China's 'Invisible Man' blends in with painted maskes in new exhibit in Mexico

China's 'Invisible Man' blends in with painted maskes in new exhibit in Mexico
Artist Liu Bolin removing paint from his face after a performance in Mexico City.

He has an amazing power.

Chinese artist Liu Bolin has the ability to blend into any surrounding, using incredibly detailed paint schemes.
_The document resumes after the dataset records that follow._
This design comes from an exercise in tuning for small area on the open sky130 flow, not from production work. Only simulation tests tie the RTL to the original design; equivalence was not proved. Power and IR drop assume default switching activity.

run 1:
==> flow/design.v <==
module VGA(clk, rst, VGA_HS, VGA_VS ,VGA_R, VGA_G, VGA_B,VGA_BLANK_N,VGA_CLOCK, player, result_in, result,  state);
	input 				clk, rst;
	input		[1:0]		state;
	input 	[1:0]  	player;
	input 	[1:0] 	result;
	input 	[17:0] 	result_in;
	output 				VGA_HS, VGA_VS;
	output 				VGA_BLANK_N, VGA_CLOCK;
	output  [7:0] 	VGA_R, VGA_G, VGA_B;
	localparam [2:0] C_Z = 3'd0, C_BG = 3'd1, C_GR = 3'd2, C_BL = 3'd3, C_RD = 3'd4, C_WH = 3'd5;
	reg			pclk;		 
	reg	[1:0]	hs;		 
	reg	[7:0]	ho;		 
	reg	[1:0]	vs;		 
	reg	[7:0]	vo;		 
	reg			loaded;
	reg	[2:0]	code;
	function [5:0] t40;
		input [5:0] p;
		case (p)
			6'd0: t40 = 6'd63;
			6'd1: t40 = 6'd63;
			6'd2: t40 = 6'd63;
			6'd3: t40 = 6'd63;
			6'd4: t40 = 6'd63;
			6'd5: t40 = 6'd63;
			6'd6: t40 = 6'd63;
			6'd7: t40 = 6'd63;
			6'd8: t40 = 6'd63;
			6'd9: t40 = 6'd63;
			6'd10: t40 = 6'd63;
			6'd11: t40 = 6'd63;
			6'd12: t40 = 6'd63;
			6'd13: t40 = 6'd63;
			6'd14: t40 = 6'd63;
			6'd15: t40 = 6'd63;
			6'd16: t40 = 6'd63;
			6'd17: t40 = 6'd63;
			6'd18: t40 = 6'd63;
			6'd19: t40 = 6'd63;
			6'd20: t40 = 6'd63;
			6'd21: t40 = 6'd63;
			6'd22: t40 = 6'd63;
			6'd23: t40 = 6'd63;
			6'd24: t40 = 6'd63;
			6'd25: t40 = 6'd63;
			6'd26: t40 = 6'd63;
			6'd27: t40 = 6'd63;
			6'd28: t40 = 6'd63;
			6'd29: t40 = 6'd28;
			6'd30: t40 = 6'd27;
			6'd31: t40 = 6'd26;
			6'd32: t40 = 6'd25;
			6'd33: t40 = 6'd23;
			6'd34: t40 = 6'd22;
			6'd35: t40 = 6'd20;
			6'd36: t40 = 6'd18;
			6'd37: t40 = 6'd16;
			6'd38: t40 = 6'd13;
			6'd39: t40 = 6'd9;
			6'd40: t40 = 6'd1;
			default: t40 = 6'd0;
		endcase
	endfunction
	function [5:0] t30;
		input [5:0] p;
		case (p)
			6'd0: t30 = 6'd63;
			6'd1: t30 = 6'd63;
			6'd2: t30 = 6'd63;
			6'd3: t30 = 6'd63;
			6'd4: t30 = 6'd63;
			6'd5: t30 = 6'd63;
			6'd6: t30 = 6'd63;
			6'd7: t30 = 6'd63;
			6'd8: t30 = 6'd63;
			6'd9: t30 = 6'd63;
			6'd10: t30 = 6'd63;
			6'd11: t30 = 6'd63;
			6'd12: t30 = 6'd63;
			6'd13: t30 = 6'd63;
			6'd14: t30 = 6'd63;
			6'd15: t30 = 6'd63;
			6'd16: t30 = 6'd63;
			6'd17: t30 = 6'd63;
			6'd18: t30 = 6'd63;
			6'd19: t30 = 6'd63;
			6'd20: t30 = 6'd63;
			6'd21: t30 = 6'd63;
			6'd22: t30 = 6'd21;
			6'd23: t30 = 6'd20;
			6'd24: t30 = 6'd19;
			6'd25: t30 = 6'd17;
			6'd26: t30 = 6'd15;
			6'd27: t30 = 6'd14;
			6'd28: t30 = 6'd11;
			6'd29: t30 = 6'd8;
			6'd30: t30 = 6'd1;
			default: t30 = 6'd0;
		endcase
	endfunction
	function [5:0] t20;
		input [5:0] p;
		case (p)
			6'd0: t20 = 6'd63;
			6'd1: t20 = 6'd63;
			6'd2: t20 = 6'd63;
			6'd3: t20 = 6'd63;
			6'd4: t20 = 6'd63;
			6'd5: t20 = 6'd63;
			6'd6: t20 = 6'd63;
			6'd7: t20 = 6'd63;
			6'd8: t20 = 6'd63;
			6'd9: t20 = 6'd63;
			6'd10: t20 = 6'd63;
			6'd11: t20 = 6'd63;
			6'd12: t20 = 6'd63;
			6'd13: t20 = 6'd63;
			6'd14: t20 = 6'd63;
			6'd15: t20 = 6'd14;
			6'd16: t20 = 6'd13;
			6'd17: t20 = 6'd11;
			6'd18: t20 = 6'd9;
			6'd19: t20 = 6'd7;
			6'd20: t20 = 6'd1;
			default: t20 = 6'd0;
		endcase
	endfunction
	wire pix_en = pclk;
	wire hend = (hs == 2'd0) ? (&{ho[7], ho[5], ho[3:0]}) : (hs == 2'd3) ? (&{ho[7:5], ho[3], ho[1]}) : (&ho[7:4]);
	wire lend = (hs == 2'd3) && (&{ho[7:5], ho[3], ho[1]});
	wire vend = (vs == 2'd0) ? (&vo[5:2]) : (&{vo[7], vo[4:0]});
	wire vwrap = (vs == 2'd3) && (&{vo[7], vo[4]});
	wire h0 = (hs == 2'd0) && (ho[7:5] == 3'd0) && (ho[3:0] == 4'd0);
	always @(posedge clk) begin
		if (!rst) begin
			pclk <= 1'b1;
			hs <= 2'd0;
			ho <= 8'd16;
			vs <= 2'd0;
			vo <= 8'd0;
			loaded <= 1'b0;
		end else begin
			pclk <= ~pclk;
			loaded <= 1'b1;
			if (pix_en) begin
				if (hend) begin
					hs <= hs + 2'd1;
					ho <= (hs == 2'd3) ? 8'd16 : (hs == 2'd0) ? 8'd20 : 8'd28;
				end else
					ho <= ho + 8'd1;
				if (vwrap) begin
					vs <= 2'd0;
					vo <= 8'd0;
				end else if (lend) begin
					if (vend) begin
						vs <= vs + 2'd1;
						vo <= 8'd0;
					end else
						vo <= vo + 8'd1;
				end
			end
		end
	end
	assign VGA_CLOCK = pclk;
	assign VGA_HS = ~((hs == 2'd0) && !ho[7] && (ho[6:5] != 2'd0));
	assign VGA_VS = ~((vs == 2'd0) && (h0 ? (vo == 8'd11 || vo == 8'd12) : (vo == 8'd10 || vo == 8'd11)));
	assign VGA_BLANK_N = (hs != 2'd0) && (vs != 2'd0 || vo >= 8'd45);
	wire hmid = (hs == 2'd1) || (hs == 2'd2);
	wire vmid = (vs == 2'd1) || (vs == 2'd2);
	wire vline = hmid && ho >= 8'd229 && !(&ho[7:4]);
	wire hline = vmid && (h0 ? (vo >= 8'd140 && vo <= 8'd150) : (vo >= 8'd139 && vo <= 8'd149));
	wire st0 = (state == 2'd0);
	wire [7:0] hc = st0 ? (ho[7] ? 8'd178 : 8'd78) : 8'd128;
	wire [7:0] du = ho - hc;
	wire [7:0] dx = du ^ {8{du[7]}};
	wire [6:0] a = dx[6:0] + du[7];
	wire vneg = (vo[7:6] == 2'b00);
	wire [6:0] vx = {1'b0, vo[5:0] ^ {6{vneg}}} + vneg;
	wire [6:0] b = {vx[6] | vo[7], vx[5:0]};
	wire [5:0] m = a[5:0];
	wire [6:0] df = {1'b0, m} - {1'b0, b[5:0]};
	wire [5:0] p = df[6] ? b[5:0] : m;
	wire [5:0] q = df[6] ? m : b[5:0];
	wire r_out = q < t40(p);
	wire r_in = q < (st0 ? t20(p) : t30(p));
	wire ring = r_out && !r_in;
	wire inr = !a[6] && !b[6];
	wire ubox = du[7] ? (m <= 6'd46) : (m <= 6'd42);
	wire vbox = (b[5:0] <= 6'd39);
	wire crs = df[6] ? (df >= (st0 ? 7'd113 : 7'd123)) : (df <= (st0 ? 7'd15 : 7'd5));
	reg [1:0] cellv;
	always @* begin
		case ({vs, hs})
			4'b0101: cellv = result_in[1:0];
			4'b0110: cellv = result_in[3:2];
			4'b0111: cellv = result_in[5:4];
			4'b1001: cellv = result_in[7:6];
			4'b1010: cellv = result_in[9:8];
			4'b1011: cellv = result_in[11:10];
			4'b1101: cellv = result_in[13:12];
			4'b1110: cellv = result_in[15:14];
			4'b1111: cellv = result_in[17:16];
			default: cellv = 2'b00;
		endcase
	end
	reg [2:0] nxt;
	always @* begin
		nxt = code;
		if (state == 2'd0) begin
			nxt = C_BG;
			if ((hs == 2'd2) && (vs == 2'd2) && inr && (ho[7] ? (ubox && vbox && crs) : ring)) nxt = C_WH;
		end else if (state == 2'd1) begin
			if (vline || hline) nxt = C_GR;
			else nxt = C_WH;
			if (cellv == 2'b01 && inr && ring) nxt = C_BL;
			if (cellv == 2'b10 && inr && ubox && vbox && crs) nxt = C_RD;
		end else if (state == 2'd2) begin
			if (result == 2'b01) nxt = C_BL;
			else if (result == 2'b10) nxt = C_RD;
			else if (result == 2'b00) nxt = C_GR;
		end
		if (!loaded) nxt = (state == 2'd0) ? C_BG : C_Z;
	end
	always @(posedge clk) begin
		if (!rst) code <= C_Z;
		else if (pix_en) code <= nxt;
	end
	reg [23:0] rgb;
	always @* begin
		case (code)
			C_BG: rgb = 24'h64A682;
			C_GR: rgb = 24'hCACACA;
			C_BL: rgb = 24'h2E77AE;
			C_RD: rgb = 24'hCA1F3D;
			C_WH: rgb = 24'hFFFFFF;
			default: rgb = 24'h000000;
		endcase
	end
	assign {VGA_R, VGA_G, VGA_B} = rgb;
endmodule
Settings: LEC_CHECK=0, ABC_AREA=1, CAP_MARGIN=20, CORE_MARGIN=2, CORE_UTILIZATION=40, CTS_BUF_LIST=sky130_fd_sc_hd__clkbuf_8, SLEW_MARGIN=20; clock period 20.0 ns.
standard.sh (not shown) runs the stock make flow with config.mk's settings and CLKGATE_MAP_FILE= SYNTH_SCRIPT=/design/flow/synth_recipe.tcl, a recipe that flattens the netlist after the stock synthesis.
==> flow/flow/run.sh <==
#!/bin/bash
# Layout flow: the standard synthesis; then the combinational cells of its netlist are
# re-optimised for area with ABC (a few seeds in parallel, the smallest result kept), leaving the
# flip-flops as they are (same cells, same names); then the standard layout from floorplan
# on, with minimum-size port buffers and no dummy clock load.
set -euo pipefail
W=$(pwd)
R=$W/orfs/results/$FLOW_PLATFORM/VGA/base
LIB=$FLOW_HOME/platforms/$FLOW_PLATFORM/lib/sky130_fd_sc_hd__tt_025C_1v80.lib
YOSYS=$FLOW_HOME/../tools/install/yosys/bin/yosys
[ -x "$YOSYS" ] || YOSYS=yosys

bash standard.sh synth > $W/1_standard_synth.log 2>&1
cp $R/1_2_yosys.v $W/standard_synth.v

mkdir -p $W/resynth
# run_one TAG INPUT_NETLIST PRE DEEPSYN_OPTIONS: one ABC run on the combinational cells of
# INPUT_NETLIST, written to resynth/TAG/out.v with its area in resynth/TAG/stat.txt
run_one() {
  local tag=$1 in=$2 pre=$3 opt=$4
  local d=$W/resynth/$tag
  mkdir -p $d
  printf 'strash\n%s\n&get -n\n&deepsyn %s\n&put\ndch -f\namap -F 100\ntopo\n' "$pre" "$opt" > $d/script.abc
  cat > $d/resynth.ys <<EOC
read_liberty -ignore_miss_func $LIB
read_verilog $in
hierarchy -top $FLOW_TOP
setattr -mod -set blackbox 1 sky130_fd_sc_hd__dfxtp_1
flatten
delete t:\\\$scopeinfo
opt_clean -purge
abc -script $d/script.abc -liberty $LIB -dont_use *probe* -dont_use *lpflow* -dont_use *clkbuf* -dont_use *dly* -dont_use *clkinv*
opt_clean -purge
hilomap -singleton -hicell sky130_fd_sc_hd__conb_1 HI -locell sky130_fd_sc_hd__conb_1 LO
tee -o $d/stat.txt stat -liberty $LIB
write_verilog -noattr -nohex -nodec $d/out.v
EOC
  timeout 1200 $YOSYS -l $W/2_resynth_$tag.log $d/resynth.ys > /dev/null 2>&1 || true
}
# pick_best: the smallest result so far, in $best (folder) and $bestA (area)
best=""; bestA=""
pick_best() {
  for d in $W/resynth/*; do
    [ -s $d/out.v ] || continue
    a=$(awk '/Chip area/ {print $NF}' $d/stat.txt | tail -1)
    [ -n "$a" ] || continue
    if [ -z "$best" ] || awk -v a=$a -v b=$bestA 'BEGIN{exit !(a<b)}'; then best=$d; bestA=$a; fi
  done
  echo "best so far $(basename $best) $bestA" >> $W/2_resynth_areas.txt
}
run_one a0 $W/standard_synth.v balance "-I 4 -T 60 -S 0" &
run_one a1 $W/standard_synth.v balance "-I 4 -T 60 -S 7" &
run_one a2 $W/standard_synth.v balance "-I 4 -T 60 -S 13" &
run_one a3 $W/standard_synth.v balance "-I 4 -T 60 -S 21" &
wait
pick_best
cp $best/out.v $W/round1_best.v
run_one b0 $W/round1_best.v balance "-I 4 -T 60 -S 3" &
run_one b1 $W/round1_best.v balance "-I 4 -T 60 -S 7" &
run_one b2 $W/round1_best.v balance "-I 4 -T 60 -S 11" &
run_one b3 $W/round1_best.v balance "-I 4 -T 60 -S 17" &
wait
pick_best
cp $best/out.v $W/round2_best.v
run_one c0 $W/round2_best.v balance "-I 4 -T 60 -S 5" &
run_one c1 $W/round2_best.v balance "-I 4 -T 60 -S 9" &
run_one c2 $W/round2_best.v balance "-I 4 -T 60 -S 19" &
run_one c3 $W/round2_best.v balance "-I 4 -T 60 -S 23" &
wait
pick_best
cp $best/out.v $W/round3_best.v
run_one d0 $W/round3_best.v balance "-I 4 -T 60 -S 2" &
run_one d1 $W/round3_best.v balance "-I 4 -T 60 -S 29" &
run_one d2 $W/round3_best.v dc2 "-I 4 -T 60 -S 5" &
run_one d3 $W/round3_best.v dc2 "-I 4 -T 60 -S 13" &
wait
pick_best
for d in $W/resynth/*; do echo "$(basename $d) $(awk '/Chip area/ {print $NF}' $d/stat.txt | tail -1)" >> $W/2_resynth_areas.txt; done
echo "kept $best ($bestA)" >> $W/2_resynth_areas.txt
cp $best/out.v $R/1_2_yosys.v
rm -f $R/1_synth.odb $R/1_synth.sdc

bash standard.sh "BUFFER_PORTS_ARGS=-buffer_cell sky130_fd_sc_hd__buf_1" \
  "CTS_ARGS=-sink_clustering_enable -repair_clock_nets -buf_list sky130_fd_sc_hd__clkbuf_8 -dont_use_dummy_load" \
  finish > $W/3_standard_layout.log 2>&1
Edits applied to the flow inputs when going from run 1 to run 2:
-- flow/flow/run.sh --
<<< run 1, line 70
pick_best
cp $best/out.v $W/round3_best.v
run_one d0 $W/round3_best.v balance "-I 4 -T 60 -S 2" &
run_one d1 $W/round3_best.v balance "-I 4 -T 60 -S 29" &
run_one d2 $W/round3_best.v dc2 "-I 4 -T 60 -S 5" &
run_one d3 $W/round3_best.v dc2 "-I 4 -T 60 -S 13" &
wait
pick_best
for d in $W/resynth/*; do echo "$(basename $d) $(awk '/Chip area/ {print $NF}' $d/stat.txt | tail -1)" >> $W/2_resynth_areas.txt; done
>>> run 2, line 70
pick_best
for d in $W/resynth/*; do echo "$(basename $d) $(awk '/Chip area/ {print $NF}' $d/stat.txt | tail -1)" >> $W/2_resynth_areas.txt; done
## What came out
- Run 2 — share of cell area taken by flip-flops and latches 0.31 points higher, run 1 as reference
- o311ai_0 as the slowest cell on the critical path was reported by run 1, and o21ai_0 by run 2.
- Run 2 against run 1: pin count of the biggest net entering global routing went down 1, static leakage higher, relative slew slack shows a reduction of 3.2 points, maximum frequency went down by 1.7%.
- Worst endpoint required time ends up higher on run 1.
- The post-route total power was comparable across run 1 and run 2.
Then he becomes the "Invisible Man".

One recent performance was in Mexico City, where he stood amid painted masks at the lobby of the Presidente Intercontinental Hotel.

The artist started camouflaging himself into recognisable background images as a form of protest after he watched his village destroyed by a wrecking ball in 2005.

The Chinese authorities did it to make way for construction for the 2008 Olympic Games.

Mr Liu says he sees his work as a statement on the world and its anonymous inhabitants.

"My resistance to the force of governments made me experience the life of people with no social status, no job, no family, no income and this was the emotional reason I began my series of works," he said.

The 42-year-old told The Raw Book, a collection of conversations on the beauty of people and their work: "I wanted to use my works to show the state of the artists in society and their living places that had not been protected.

"In China, if you choose to be an artist, you have chosen pain and loneliness."

In an interview with late last year, Mr Liu talked about the two major events which also influenced his work - the cultural revolution and China's rapid economic development.

He said: "The Cultural Revolution ended before I was 10 years old, but it left a huge lingering influence on our culture that has never left. Many people no longer desired to speak. Lots of families and individuals were broken."


He said his parents were not happy when he told them he wanted to be an artist.

"One day, my dad picked up my paint palette and smashed it on the ground, splashing paint as high as the ceiling. I was about 15 or 16 when that happened. In China, a career in art is very difficult and not encouraged," he said.

Despite the odds, he went on to become a world-famous artist.

So what is his advice to aspiring artists? "You need to know yourself in order to create," he said.